Taking care of the end condition is tricky as well. The WriterThread() that writes the last byte (as indicated by SendRemaining) should call ClosePipe() to close off the pipe. Any threads blocked inside the pipe calls for any reason (why would they be blocked?) must be released. Be sure to test the case where you have more threads than bytes to send.
#ifdef PRINT
fprintf(stdout,"thread %d writes: ",t->me);
for(i=0; i < buffsize; i++)
{
fprintf(stdout,"%d ",count);
buffer[i] = count;
count++;
}
fprintf(stdout,"\n");
#endif
where the local variable count is initialized to zero. Similarly in
your reader thread
#ifdef PRINT
fprintf(stdout,"thread: %d read: ",t->me);
for(i=0; i < buffsize; i++)
{
fprintf(stdout,"%d ",buffer[i]);
}
fprintf(stdout,"\n");
#endif
should appear just after your call to ReadPipe(). Why? Here is what
is going to happen. The makefile we will use to build your code will contain
the following targets:
testpipeprint: testpipe.c sim_pipe.o rw_threads_print.o sim_pipe.h rw_threads.h
$(CC) $(CFLAGS) -o testpipeprint testpipe.c rw_threads_print.o\
sim_pipe.o $(LIBS)
rw_threads_print.o: rw_threads.c rw_threads.h
$(CC) $(CFLAGS) -DPRINT -o rw_threads_print.o -c rw_threads.c
This is a clever (or not-so-clever) way to compile a copy of your rw_threads.c
into a binary that has the C pre-processor constant PRINT defined. The
program testpipeprint then will call the versions of your code that
have the print statements enabled. We will run small tests with the print
enabled versions of your codes to make sure that your pipe code works
correctly. Here is an example using my solution
./testpipeprint 1 1 2 3 10 thread 1 writes: 0 1 thread 1 writes: 2 3 thread: 0 read: 0 1 thread: 0 read: 2 thread 1 writes: 4 5 thread 1 writes: 6 7 thread: 0 read: 3 4 thread: 0 read: 5 thread 1 writes: 8 9 thread: 0 read: 6 7 thread: 0 read: 8 thread: 0 read: 9 bw: 0.0047 MB/s for 1 readers, 1 writers, 2 buffsize, 3 quesize 10 total size
Notice that you can see how each thread reads and writes the 10 values. All ten are written and read correctly.

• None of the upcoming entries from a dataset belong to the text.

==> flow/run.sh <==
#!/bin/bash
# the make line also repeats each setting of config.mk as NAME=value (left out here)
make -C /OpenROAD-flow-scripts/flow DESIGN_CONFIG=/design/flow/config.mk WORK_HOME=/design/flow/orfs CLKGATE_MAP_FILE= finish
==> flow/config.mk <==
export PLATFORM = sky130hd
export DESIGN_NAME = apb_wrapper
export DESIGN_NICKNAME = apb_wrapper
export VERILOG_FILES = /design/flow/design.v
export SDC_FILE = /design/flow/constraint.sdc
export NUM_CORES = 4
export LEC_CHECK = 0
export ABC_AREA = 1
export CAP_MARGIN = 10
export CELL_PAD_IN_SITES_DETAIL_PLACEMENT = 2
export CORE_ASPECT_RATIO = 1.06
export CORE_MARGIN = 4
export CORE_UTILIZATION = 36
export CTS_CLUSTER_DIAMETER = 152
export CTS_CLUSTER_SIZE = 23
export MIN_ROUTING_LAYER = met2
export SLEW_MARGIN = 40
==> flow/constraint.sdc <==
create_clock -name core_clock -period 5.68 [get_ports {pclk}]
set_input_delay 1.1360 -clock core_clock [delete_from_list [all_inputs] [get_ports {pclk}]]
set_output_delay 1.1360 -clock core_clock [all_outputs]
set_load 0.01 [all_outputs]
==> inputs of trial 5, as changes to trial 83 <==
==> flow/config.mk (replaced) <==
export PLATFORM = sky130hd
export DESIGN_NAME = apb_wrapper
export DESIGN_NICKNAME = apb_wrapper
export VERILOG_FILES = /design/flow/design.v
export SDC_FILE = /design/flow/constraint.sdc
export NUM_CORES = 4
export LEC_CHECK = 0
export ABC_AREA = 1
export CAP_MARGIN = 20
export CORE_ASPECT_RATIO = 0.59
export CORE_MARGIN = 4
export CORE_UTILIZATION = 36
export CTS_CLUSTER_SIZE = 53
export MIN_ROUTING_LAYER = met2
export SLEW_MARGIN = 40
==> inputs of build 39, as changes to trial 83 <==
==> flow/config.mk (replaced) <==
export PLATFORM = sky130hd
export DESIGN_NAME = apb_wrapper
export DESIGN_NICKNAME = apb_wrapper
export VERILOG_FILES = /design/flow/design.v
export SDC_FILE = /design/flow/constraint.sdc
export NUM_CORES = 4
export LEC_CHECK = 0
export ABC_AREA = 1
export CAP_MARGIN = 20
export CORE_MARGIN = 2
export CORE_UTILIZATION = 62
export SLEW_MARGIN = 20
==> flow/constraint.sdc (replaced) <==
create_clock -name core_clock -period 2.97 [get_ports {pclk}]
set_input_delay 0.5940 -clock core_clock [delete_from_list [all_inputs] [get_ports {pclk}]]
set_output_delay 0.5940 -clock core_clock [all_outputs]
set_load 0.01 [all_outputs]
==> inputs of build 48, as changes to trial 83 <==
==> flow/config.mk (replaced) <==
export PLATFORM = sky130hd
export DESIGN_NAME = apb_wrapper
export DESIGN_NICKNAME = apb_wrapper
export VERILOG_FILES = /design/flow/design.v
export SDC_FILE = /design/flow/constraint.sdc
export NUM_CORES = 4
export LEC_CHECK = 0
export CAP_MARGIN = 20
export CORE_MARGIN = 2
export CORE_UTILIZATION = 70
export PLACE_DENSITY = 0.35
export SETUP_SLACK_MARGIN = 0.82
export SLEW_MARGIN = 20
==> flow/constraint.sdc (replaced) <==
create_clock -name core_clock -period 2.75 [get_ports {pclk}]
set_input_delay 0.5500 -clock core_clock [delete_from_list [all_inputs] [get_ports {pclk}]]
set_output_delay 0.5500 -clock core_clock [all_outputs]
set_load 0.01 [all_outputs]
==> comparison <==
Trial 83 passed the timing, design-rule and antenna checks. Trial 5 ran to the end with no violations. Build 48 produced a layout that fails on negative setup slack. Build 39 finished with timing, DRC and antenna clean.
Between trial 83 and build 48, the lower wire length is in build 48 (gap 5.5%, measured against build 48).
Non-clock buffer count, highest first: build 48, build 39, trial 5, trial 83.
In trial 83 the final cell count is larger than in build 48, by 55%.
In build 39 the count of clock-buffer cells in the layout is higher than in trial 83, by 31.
==> flow/design.v (excerpt) <==
module top (
    input         clk,
    input         reset,
    output [31:0] PC,
    input  [31:0] Instr,
    output        MemWrite,
    output [31:0] DataAdr,
    output [31:0] WriteData,
    input  [31:0] ReadData
);
    wire        PCSrc;
    wire        MemtoReg;
    wire [1:0]  ALUControl;
    wire [1:0]  ImmSrc;
    wire        RegWrite;
    wire        ALUSrc;
    wire [1:0]  RegSrc;
    wire [31:0] ALUResult;
    wire [31:0] SrcA, SrcB, ExtImm;
    wire [31:0] RD1, RD2;
    wire N, Z, C, V;
    assign DataAdr = ALUResult;
    wire [3:0]  Cond;
    wire [1:0]  Op;
    wire [5:0]  Funct;
    wire [3:0]  Rd;
    Datapath datapath_inst (
        .clk(clk),
        .reset(reset),
        .PCSrc(PCSrc),
        .MemtoReg(MemtoReg),
        .MemWrite(MemWrite),
        .ALUSrc(ALUSrc),
        .ALUControl(ALUControl),
        .ImmSrc(ImmSrc),
        .RegWrite(RegWrite),
        .RegSrc(RegSrc),
        .Instr(Instr),
        .N(N), .Z(Z), .C(C), .V(V),
        .PC(PC),
        .ALUResult(ALUResult),
        .WriteData(WriteData),
        .ReadData(ReadData),
        .SrcA(SrcA),
        .SrcB(SrcB),
        .ExtImm(ExtImm),
        .RD1(RD1),
        .RD2(RD2)
    );
    assign Cond  = Instr[31:28];
    assign Op    = Instr[27:26];
    assign Funct = { Instr[25], Instr[24:21], Instr[20] };  
    assign Rd    = Instr[15:12];
    Control_Unit control_inst (
        .clk(clk),
        .reset(reset),
        .Rd(Rd),
        .Op(Op),
        .Funct(Funct),
        .Cond(Cond),
        .N(N), .Z(Z), .C(C), .V(V),
        .PCSrc(PCSrc),
        .MemtoReg(MemtoReg),
        .MemWrite(MemWrite),
        .ALUControl(ALUControl),
        .ImmSrc(ImmSrc),
        .RegWrite(RegWrite),
        .ALUSrc(ALUSrc),
        .RegSrc(RegSrc)
    );
endmodule
For scale: about 3100 cells after synthesis, about 540 flip-flops, ~160 I/O pins.
==> flow/config.mk <==
export PLATFORM = sky130hd
export DESIGN_NAME = top
export DESIGN_NICKNAME = top
export VERILOG_FILES = /design/flow/design.v
export SDC_FILE = /design/flow/constraint.sdc
export NUM_CORES = 4
export LEC_CHECK = 0
export CAP_MARGIN = 20
export CORE_MARGIN = 2
export CORE_UTILIZATION = 57
export PLACE_DENSITY = 0.76
export SETUP_SLACK_MARGIN = 0.83
export SLEW_MARGIN = 20
==> flow/constraint.sdc <==
create_clock -name core_clock -period 5.8 [get_ports {clk}]
set_input_delay 1.1600 -clock core_clock [delete_from_list [all_inputs] [get_ports {clk}]]
set_output_delay 1.1600 -clock core_clock [all_outputs]
set_load 0.01 [all_outputs]
run.sh (not shown) runs the stock make flow with config.mk's settings and CLKGATE_MAP_FILE=.
The baseline reached the layout checks and failed them: negative setup slack.
## Top_1553B_APB
module Top_1553B_APB
(
  APB_CLK,
  APB_RESETn,
  APB_RDATA,
  APB_READY,
  APB_SLVERR,
  APB_STRB,
  APB_PROT, 
  APB_ADDR,
  APB_ENABLE,
  APB_WRITE,
  APB_WDATA,
  APB_SEL,
  rx0_1553,
  tx0_1553,
  tx0_en,
  rx1_1553,
  tx1_1553,
  tx1_en
);
Size: roughly 3500 cells after synthesis, ~1700 flip-flops.
export LEC_CHECK = 0
export CAP_MARGIN = 20
export CORE_MARGIN = 2
export CORE_UTILIZATION = 64
export SLEW_MARGIN = 20
create_clock -name core_clock -period 4.83 [get_ports {APB_CLK}]
run.sh (not shown) runs the stock make flow with config.mk's settings and CLKGATE_MAP_FILE=.
The starting point produced a clean layout.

./testpipe 1 1 1 1 10000 bw: 0.0279 MB/s for 1 readers, 1 writers, 1 buffsize, 1 quesize 10000 total size ./testpipe 1 1 1 10 10000 bw: 0.0657 MB/s for 1 readers, 1 writers, 1 buffsize, 10 quesize 10000 total size ./testpipe 30 30 300 20 100000 bw: 0.3812 MB/s for 30 readers, 30 writers, 300 buffsize, 20 quesize 100000 total sizeNotice that the bandwidth is different for different configurations. Why? What is the best configuration? This is for you to tell me.
Your write up is your chance to be creative. Try different machines, different configurations, and different times of day. If you do, writing a paragraph will be no problem.